* BRIEF: Take every line from the listing below that includes "constraint" and copy it.
-- RECORDS FOR THIS EXERCISE follows --
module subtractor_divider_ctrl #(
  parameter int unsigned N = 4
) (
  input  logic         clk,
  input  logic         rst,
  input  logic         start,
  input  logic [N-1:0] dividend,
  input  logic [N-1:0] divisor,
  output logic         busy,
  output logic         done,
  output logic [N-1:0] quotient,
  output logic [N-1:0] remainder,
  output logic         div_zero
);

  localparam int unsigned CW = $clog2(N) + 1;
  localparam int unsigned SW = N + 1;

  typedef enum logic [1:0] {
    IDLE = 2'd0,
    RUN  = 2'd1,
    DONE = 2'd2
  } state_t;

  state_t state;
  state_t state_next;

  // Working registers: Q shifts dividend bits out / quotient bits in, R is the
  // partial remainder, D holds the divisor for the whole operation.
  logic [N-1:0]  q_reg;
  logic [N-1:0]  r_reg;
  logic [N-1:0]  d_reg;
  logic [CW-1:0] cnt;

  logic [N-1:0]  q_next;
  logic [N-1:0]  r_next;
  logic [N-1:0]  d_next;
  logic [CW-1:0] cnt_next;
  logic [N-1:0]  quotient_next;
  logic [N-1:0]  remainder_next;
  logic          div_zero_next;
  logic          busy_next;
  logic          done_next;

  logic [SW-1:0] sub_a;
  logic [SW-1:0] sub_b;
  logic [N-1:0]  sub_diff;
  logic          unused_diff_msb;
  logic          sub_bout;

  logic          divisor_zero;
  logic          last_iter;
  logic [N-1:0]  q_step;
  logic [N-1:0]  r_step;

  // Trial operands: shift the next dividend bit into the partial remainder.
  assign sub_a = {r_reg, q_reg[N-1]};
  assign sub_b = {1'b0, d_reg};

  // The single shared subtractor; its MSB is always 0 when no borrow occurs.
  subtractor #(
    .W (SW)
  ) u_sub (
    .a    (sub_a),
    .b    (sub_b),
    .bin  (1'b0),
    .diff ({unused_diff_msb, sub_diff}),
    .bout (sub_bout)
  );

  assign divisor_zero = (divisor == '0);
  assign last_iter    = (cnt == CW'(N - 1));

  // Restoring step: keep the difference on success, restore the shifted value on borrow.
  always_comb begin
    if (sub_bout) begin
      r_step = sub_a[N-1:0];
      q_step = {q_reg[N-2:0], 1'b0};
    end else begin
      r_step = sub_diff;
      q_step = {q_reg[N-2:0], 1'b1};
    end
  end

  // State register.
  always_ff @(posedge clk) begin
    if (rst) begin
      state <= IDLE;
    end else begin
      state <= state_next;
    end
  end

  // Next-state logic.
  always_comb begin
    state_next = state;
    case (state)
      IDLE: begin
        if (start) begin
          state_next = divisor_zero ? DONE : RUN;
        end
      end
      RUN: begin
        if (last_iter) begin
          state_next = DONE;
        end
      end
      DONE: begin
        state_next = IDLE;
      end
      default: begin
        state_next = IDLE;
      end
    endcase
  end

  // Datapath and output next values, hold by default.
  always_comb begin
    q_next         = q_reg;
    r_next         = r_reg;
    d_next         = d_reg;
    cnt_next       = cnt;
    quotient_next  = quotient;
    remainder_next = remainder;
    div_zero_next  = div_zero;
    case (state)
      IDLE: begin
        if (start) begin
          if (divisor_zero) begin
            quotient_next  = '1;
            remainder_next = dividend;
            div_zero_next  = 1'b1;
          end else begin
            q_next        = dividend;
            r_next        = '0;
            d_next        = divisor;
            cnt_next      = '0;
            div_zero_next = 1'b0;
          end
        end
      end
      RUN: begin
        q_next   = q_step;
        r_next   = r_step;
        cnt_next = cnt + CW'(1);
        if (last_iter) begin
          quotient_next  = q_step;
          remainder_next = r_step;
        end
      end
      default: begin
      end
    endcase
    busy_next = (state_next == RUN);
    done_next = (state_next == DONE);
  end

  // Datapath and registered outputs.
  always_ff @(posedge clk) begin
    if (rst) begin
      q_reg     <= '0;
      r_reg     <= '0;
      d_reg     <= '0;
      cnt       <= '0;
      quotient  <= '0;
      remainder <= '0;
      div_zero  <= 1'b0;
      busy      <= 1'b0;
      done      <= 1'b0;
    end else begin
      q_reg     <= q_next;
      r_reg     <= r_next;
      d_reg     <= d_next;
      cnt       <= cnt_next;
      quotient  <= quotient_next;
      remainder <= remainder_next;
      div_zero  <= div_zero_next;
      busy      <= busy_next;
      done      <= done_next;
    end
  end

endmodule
-- RECORDS FOR THIS EXERCISE concluded --
-- RECORDS FOR THIS EXERCISE follows --
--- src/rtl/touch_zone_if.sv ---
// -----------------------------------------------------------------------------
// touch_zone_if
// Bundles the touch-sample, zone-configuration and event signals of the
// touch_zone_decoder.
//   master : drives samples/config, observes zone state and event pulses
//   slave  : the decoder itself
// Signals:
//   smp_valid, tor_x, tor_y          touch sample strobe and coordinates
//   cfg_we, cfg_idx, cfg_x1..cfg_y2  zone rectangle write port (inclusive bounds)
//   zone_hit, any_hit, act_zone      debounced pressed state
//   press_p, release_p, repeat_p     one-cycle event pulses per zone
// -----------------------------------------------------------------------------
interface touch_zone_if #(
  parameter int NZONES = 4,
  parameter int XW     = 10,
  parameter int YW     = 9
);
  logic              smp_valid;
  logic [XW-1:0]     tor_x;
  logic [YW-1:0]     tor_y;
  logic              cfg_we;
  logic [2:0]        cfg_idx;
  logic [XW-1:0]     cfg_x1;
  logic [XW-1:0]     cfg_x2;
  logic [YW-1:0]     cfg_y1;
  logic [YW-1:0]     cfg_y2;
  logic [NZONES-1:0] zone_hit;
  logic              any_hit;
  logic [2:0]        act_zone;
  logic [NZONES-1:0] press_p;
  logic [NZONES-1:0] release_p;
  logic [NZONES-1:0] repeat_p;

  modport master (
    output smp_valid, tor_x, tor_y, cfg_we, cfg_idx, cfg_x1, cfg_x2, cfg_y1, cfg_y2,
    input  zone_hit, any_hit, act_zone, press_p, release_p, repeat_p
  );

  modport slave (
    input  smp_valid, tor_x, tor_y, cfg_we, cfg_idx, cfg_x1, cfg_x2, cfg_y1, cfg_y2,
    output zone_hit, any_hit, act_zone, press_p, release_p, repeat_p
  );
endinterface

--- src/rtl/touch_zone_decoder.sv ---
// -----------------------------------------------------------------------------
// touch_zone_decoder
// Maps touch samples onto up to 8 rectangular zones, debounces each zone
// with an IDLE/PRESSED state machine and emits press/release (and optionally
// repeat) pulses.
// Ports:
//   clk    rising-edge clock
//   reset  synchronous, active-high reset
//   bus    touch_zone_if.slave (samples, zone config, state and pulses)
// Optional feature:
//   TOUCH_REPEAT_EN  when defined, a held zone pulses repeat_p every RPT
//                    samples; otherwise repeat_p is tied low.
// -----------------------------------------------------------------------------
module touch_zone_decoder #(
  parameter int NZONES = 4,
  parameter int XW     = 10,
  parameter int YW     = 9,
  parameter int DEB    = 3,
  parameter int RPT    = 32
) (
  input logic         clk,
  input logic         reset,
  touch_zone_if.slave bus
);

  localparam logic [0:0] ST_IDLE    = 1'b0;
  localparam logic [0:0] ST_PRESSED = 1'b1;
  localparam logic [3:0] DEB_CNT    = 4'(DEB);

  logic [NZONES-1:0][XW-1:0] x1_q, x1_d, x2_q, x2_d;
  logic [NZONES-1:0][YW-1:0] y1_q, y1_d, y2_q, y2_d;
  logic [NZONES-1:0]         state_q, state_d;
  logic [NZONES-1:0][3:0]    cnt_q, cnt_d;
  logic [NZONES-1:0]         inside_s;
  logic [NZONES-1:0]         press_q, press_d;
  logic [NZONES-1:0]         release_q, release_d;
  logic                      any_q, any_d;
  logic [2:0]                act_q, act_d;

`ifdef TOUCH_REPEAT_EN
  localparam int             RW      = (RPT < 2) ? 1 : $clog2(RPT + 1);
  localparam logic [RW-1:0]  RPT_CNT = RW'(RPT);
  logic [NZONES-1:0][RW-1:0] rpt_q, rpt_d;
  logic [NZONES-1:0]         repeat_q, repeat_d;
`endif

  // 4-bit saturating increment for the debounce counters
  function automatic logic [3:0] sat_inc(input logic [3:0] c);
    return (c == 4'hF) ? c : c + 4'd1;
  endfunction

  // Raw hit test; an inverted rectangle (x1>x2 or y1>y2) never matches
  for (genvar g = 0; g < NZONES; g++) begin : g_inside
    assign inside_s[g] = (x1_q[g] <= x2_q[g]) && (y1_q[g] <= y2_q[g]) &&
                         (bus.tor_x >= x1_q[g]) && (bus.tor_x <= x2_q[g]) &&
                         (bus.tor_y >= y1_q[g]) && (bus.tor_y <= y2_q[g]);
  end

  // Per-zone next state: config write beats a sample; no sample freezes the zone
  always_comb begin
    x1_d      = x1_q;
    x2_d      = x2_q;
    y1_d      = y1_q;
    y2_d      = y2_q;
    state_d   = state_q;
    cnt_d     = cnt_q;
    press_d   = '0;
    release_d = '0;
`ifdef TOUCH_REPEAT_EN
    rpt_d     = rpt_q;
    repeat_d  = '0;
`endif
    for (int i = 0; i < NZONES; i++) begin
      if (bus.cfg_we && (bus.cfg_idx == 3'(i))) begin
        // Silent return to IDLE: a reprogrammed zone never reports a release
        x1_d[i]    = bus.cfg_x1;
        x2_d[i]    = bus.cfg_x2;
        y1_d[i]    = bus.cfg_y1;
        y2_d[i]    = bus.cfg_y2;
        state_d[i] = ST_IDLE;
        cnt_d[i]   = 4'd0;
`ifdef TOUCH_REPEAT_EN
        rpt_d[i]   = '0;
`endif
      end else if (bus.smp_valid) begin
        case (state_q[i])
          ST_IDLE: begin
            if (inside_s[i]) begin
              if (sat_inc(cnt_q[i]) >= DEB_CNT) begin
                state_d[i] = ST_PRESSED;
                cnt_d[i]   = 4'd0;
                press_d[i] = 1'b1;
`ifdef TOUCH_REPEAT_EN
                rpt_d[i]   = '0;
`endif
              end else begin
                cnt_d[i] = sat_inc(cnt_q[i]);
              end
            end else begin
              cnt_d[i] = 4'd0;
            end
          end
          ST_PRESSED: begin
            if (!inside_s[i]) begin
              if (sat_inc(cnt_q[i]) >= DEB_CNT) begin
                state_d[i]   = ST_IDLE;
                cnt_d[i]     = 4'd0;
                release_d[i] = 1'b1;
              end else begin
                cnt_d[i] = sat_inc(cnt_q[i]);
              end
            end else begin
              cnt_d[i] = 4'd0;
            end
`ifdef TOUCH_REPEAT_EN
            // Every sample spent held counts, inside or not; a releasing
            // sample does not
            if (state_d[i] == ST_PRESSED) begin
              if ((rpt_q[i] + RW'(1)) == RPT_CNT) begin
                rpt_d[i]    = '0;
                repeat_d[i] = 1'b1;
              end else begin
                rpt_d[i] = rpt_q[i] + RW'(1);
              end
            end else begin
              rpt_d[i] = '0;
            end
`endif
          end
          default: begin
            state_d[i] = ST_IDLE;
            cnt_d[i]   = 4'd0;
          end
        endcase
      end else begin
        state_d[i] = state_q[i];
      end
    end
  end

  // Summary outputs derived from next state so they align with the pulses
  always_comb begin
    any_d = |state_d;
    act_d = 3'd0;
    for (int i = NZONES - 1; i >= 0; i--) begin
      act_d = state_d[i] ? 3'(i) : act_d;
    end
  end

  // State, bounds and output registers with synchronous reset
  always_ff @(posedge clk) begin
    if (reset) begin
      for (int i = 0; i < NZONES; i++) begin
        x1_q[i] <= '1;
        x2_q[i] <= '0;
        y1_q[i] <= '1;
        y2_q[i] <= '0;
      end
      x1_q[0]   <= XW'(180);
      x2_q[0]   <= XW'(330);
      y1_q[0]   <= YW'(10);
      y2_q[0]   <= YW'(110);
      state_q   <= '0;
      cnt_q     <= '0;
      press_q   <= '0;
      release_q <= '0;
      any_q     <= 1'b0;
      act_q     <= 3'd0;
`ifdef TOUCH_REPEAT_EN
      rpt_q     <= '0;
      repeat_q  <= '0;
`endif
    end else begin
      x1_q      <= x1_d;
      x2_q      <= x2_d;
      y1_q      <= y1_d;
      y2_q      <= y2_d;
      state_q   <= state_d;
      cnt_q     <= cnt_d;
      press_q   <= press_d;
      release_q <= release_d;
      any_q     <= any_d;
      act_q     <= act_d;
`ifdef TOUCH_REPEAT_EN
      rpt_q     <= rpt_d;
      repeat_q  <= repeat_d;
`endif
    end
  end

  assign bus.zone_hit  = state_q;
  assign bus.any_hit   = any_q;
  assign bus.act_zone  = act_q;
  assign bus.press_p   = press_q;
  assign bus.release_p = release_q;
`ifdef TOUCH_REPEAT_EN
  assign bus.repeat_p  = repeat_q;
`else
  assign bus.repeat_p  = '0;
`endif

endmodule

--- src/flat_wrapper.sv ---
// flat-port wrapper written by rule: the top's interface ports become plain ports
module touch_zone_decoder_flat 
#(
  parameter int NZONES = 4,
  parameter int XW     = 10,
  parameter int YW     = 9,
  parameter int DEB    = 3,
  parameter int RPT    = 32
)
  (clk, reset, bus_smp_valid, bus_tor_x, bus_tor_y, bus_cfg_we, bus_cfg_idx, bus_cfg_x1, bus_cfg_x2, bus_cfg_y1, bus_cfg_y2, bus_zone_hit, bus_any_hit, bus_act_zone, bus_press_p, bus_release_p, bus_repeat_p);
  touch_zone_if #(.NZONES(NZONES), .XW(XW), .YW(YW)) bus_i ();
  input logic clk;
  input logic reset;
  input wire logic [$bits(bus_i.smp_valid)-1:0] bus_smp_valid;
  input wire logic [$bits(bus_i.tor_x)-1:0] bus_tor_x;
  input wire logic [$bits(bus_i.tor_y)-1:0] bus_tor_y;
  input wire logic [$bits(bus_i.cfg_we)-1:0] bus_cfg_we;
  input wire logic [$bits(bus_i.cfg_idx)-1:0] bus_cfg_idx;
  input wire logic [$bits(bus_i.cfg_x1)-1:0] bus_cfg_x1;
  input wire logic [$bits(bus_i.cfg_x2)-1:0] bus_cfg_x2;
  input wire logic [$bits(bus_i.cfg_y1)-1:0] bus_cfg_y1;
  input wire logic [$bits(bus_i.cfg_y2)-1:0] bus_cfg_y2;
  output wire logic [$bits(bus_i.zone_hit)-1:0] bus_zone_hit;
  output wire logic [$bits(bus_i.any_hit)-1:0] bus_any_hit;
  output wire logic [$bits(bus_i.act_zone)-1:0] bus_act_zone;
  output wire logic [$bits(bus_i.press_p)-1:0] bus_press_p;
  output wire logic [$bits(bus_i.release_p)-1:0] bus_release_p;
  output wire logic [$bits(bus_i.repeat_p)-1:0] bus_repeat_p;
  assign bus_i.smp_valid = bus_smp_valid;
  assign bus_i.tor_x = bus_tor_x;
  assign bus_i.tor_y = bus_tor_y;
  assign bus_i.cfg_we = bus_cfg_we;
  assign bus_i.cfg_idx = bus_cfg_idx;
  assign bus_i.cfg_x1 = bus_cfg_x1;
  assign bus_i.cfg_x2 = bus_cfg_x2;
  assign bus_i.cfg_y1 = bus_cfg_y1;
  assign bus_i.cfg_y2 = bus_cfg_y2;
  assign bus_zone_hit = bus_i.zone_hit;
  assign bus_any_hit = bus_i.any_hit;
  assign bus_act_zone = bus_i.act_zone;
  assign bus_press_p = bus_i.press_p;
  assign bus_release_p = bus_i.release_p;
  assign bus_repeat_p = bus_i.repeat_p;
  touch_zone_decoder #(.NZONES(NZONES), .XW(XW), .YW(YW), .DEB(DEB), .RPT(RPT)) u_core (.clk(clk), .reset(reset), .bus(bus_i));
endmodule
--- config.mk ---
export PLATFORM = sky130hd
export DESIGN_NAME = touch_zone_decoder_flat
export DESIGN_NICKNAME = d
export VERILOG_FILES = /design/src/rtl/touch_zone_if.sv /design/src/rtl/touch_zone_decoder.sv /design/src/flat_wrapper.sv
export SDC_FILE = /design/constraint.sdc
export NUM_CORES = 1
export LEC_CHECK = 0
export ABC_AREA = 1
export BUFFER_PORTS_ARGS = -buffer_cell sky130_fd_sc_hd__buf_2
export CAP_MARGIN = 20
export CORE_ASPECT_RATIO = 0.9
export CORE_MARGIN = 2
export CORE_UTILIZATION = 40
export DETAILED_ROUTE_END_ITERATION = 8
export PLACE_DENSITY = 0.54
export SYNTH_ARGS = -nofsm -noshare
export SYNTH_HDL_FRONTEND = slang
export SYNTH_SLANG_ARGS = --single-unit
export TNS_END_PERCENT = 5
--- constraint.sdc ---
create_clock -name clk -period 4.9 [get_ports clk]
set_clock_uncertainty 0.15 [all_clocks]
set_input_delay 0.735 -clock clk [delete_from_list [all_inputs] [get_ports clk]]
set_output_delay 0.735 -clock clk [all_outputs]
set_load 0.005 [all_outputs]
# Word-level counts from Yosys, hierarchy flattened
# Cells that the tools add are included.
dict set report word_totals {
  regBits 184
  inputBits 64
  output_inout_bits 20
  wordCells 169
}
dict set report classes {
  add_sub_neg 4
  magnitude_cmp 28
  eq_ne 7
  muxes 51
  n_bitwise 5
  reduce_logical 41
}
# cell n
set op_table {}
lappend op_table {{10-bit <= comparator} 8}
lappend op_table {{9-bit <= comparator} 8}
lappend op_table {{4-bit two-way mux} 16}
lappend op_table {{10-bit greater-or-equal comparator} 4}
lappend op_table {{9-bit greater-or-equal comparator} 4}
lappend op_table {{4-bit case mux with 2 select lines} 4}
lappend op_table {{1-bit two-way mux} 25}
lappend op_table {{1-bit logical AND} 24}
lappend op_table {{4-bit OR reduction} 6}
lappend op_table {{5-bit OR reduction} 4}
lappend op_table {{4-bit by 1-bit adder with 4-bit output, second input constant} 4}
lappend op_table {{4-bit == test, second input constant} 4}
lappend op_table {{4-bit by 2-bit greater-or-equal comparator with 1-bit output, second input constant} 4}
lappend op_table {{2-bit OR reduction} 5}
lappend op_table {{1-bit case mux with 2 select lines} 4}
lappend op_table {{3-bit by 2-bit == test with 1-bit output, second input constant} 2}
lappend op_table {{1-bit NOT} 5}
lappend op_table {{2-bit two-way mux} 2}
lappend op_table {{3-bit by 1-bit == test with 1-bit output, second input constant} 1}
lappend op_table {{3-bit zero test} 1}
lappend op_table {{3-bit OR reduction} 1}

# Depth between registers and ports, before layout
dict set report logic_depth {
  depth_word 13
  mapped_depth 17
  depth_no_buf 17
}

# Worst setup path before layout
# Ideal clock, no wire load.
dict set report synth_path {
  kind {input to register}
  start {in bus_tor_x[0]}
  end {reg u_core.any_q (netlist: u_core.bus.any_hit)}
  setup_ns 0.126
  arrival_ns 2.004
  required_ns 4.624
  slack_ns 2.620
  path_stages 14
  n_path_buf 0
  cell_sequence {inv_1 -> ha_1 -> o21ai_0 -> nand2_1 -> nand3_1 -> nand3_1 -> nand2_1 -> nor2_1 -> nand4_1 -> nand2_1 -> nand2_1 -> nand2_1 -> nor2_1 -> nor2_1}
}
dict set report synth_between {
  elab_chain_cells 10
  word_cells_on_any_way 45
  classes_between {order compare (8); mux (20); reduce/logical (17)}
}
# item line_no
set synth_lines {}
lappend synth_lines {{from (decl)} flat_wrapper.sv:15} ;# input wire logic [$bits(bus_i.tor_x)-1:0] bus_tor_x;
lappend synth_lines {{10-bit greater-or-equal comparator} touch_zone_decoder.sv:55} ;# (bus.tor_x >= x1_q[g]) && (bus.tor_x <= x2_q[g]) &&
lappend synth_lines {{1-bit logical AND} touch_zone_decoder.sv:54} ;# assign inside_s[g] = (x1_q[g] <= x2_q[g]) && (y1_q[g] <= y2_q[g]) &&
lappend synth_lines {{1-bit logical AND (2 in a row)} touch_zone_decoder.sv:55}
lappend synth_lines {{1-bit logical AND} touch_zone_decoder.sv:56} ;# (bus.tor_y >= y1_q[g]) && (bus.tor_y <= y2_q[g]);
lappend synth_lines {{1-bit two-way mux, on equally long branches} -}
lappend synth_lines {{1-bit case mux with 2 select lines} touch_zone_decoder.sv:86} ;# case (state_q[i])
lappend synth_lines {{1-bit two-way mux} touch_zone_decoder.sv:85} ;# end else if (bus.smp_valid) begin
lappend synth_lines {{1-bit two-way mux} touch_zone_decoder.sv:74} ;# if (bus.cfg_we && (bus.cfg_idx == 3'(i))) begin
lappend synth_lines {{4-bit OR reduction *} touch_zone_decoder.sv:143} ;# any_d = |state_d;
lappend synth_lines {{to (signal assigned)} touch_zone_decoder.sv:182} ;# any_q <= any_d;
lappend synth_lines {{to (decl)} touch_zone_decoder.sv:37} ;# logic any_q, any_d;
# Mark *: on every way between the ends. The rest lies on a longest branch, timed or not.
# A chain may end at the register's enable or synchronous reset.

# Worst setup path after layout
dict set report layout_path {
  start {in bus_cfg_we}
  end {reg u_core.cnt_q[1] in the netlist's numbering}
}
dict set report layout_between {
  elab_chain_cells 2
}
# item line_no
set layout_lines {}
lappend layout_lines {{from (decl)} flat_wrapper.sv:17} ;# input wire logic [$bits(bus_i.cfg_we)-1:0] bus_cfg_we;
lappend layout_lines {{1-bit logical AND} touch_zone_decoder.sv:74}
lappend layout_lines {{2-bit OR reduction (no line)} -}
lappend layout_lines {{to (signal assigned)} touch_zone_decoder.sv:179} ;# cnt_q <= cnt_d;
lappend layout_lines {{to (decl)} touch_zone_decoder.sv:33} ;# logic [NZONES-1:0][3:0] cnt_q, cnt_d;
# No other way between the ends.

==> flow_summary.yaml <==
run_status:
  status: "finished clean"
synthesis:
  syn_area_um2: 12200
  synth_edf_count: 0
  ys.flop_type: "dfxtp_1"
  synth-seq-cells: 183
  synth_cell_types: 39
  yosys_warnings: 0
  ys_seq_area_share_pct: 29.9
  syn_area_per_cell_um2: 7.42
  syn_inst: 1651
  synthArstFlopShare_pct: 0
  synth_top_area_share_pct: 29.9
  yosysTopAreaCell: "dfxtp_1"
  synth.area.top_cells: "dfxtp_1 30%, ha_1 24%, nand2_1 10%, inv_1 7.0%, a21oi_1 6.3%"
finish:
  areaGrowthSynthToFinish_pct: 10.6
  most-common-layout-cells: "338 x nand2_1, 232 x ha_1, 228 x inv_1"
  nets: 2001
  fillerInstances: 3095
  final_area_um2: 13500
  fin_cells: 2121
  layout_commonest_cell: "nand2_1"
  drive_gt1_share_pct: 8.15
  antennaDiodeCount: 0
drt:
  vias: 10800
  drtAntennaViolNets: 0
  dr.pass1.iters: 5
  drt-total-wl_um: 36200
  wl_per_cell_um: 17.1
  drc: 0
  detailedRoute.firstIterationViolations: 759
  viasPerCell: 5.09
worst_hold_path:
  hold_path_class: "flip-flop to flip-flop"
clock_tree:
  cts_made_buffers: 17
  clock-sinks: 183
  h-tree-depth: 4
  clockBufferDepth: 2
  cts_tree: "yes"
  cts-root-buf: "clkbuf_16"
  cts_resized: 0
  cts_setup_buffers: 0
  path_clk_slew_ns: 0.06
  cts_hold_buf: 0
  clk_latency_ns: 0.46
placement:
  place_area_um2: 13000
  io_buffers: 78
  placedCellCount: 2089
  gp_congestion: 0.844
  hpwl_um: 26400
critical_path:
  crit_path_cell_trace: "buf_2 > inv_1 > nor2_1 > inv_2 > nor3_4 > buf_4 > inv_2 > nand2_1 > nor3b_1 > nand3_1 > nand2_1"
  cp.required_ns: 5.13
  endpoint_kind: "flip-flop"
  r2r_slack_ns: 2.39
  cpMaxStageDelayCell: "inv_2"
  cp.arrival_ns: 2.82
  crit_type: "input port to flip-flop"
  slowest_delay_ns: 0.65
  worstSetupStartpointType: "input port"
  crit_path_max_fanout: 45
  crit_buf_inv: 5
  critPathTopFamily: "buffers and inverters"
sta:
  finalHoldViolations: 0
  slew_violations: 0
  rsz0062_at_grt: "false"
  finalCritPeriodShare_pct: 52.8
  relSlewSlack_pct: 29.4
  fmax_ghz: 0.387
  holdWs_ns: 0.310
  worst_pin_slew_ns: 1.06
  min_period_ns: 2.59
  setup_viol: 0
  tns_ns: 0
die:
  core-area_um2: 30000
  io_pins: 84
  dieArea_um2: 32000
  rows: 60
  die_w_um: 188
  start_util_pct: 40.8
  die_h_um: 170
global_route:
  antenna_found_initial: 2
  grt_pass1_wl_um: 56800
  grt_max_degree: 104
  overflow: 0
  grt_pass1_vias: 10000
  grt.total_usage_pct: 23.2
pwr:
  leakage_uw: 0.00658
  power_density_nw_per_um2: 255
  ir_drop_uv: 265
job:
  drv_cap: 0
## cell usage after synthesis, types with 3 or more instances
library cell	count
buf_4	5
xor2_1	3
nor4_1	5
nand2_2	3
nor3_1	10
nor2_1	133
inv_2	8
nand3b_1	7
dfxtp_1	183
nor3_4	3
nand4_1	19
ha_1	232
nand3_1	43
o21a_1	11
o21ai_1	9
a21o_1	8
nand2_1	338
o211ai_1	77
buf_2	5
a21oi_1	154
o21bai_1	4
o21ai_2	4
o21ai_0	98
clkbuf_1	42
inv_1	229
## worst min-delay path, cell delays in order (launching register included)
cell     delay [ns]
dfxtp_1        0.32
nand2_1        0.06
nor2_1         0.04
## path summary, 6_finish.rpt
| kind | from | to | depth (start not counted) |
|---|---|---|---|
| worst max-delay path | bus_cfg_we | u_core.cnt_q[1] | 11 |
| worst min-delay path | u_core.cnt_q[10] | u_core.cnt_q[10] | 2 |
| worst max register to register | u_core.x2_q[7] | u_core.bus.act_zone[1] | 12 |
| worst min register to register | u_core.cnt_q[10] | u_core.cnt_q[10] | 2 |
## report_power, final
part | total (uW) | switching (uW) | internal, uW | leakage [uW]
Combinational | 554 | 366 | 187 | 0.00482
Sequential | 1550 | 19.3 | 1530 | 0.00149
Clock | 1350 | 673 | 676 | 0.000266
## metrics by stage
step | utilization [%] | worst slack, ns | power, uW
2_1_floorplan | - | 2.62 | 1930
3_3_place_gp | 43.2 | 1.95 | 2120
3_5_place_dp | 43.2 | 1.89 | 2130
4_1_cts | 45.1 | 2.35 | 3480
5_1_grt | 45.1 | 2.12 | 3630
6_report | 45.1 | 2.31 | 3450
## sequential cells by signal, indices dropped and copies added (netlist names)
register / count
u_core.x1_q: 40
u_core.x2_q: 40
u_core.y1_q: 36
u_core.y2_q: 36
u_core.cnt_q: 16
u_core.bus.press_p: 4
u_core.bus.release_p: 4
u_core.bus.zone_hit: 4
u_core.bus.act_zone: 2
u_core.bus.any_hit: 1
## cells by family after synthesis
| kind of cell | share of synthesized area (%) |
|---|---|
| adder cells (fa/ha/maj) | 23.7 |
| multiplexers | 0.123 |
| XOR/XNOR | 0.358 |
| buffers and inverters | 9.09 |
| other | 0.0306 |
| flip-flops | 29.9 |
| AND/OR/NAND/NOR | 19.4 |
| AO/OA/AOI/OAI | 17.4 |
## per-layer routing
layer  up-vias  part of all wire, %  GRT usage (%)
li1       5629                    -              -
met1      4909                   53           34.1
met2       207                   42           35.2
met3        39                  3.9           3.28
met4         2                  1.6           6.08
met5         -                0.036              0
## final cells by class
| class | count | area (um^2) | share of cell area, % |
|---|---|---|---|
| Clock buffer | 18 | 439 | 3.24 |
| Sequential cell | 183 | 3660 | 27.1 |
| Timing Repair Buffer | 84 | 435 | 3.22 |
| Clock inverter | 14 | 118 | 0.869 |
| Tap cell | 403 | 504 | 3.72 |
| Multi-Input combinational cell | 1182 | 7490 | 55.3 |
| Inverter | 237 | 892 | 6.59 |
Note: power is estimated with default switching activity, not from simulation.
-- RECORDS FOR THIS EXERCISE concluded --
* YOUR SOLUTION:
export SDC_FILE = /design/constraint.sdc
--- constraint.sdc ---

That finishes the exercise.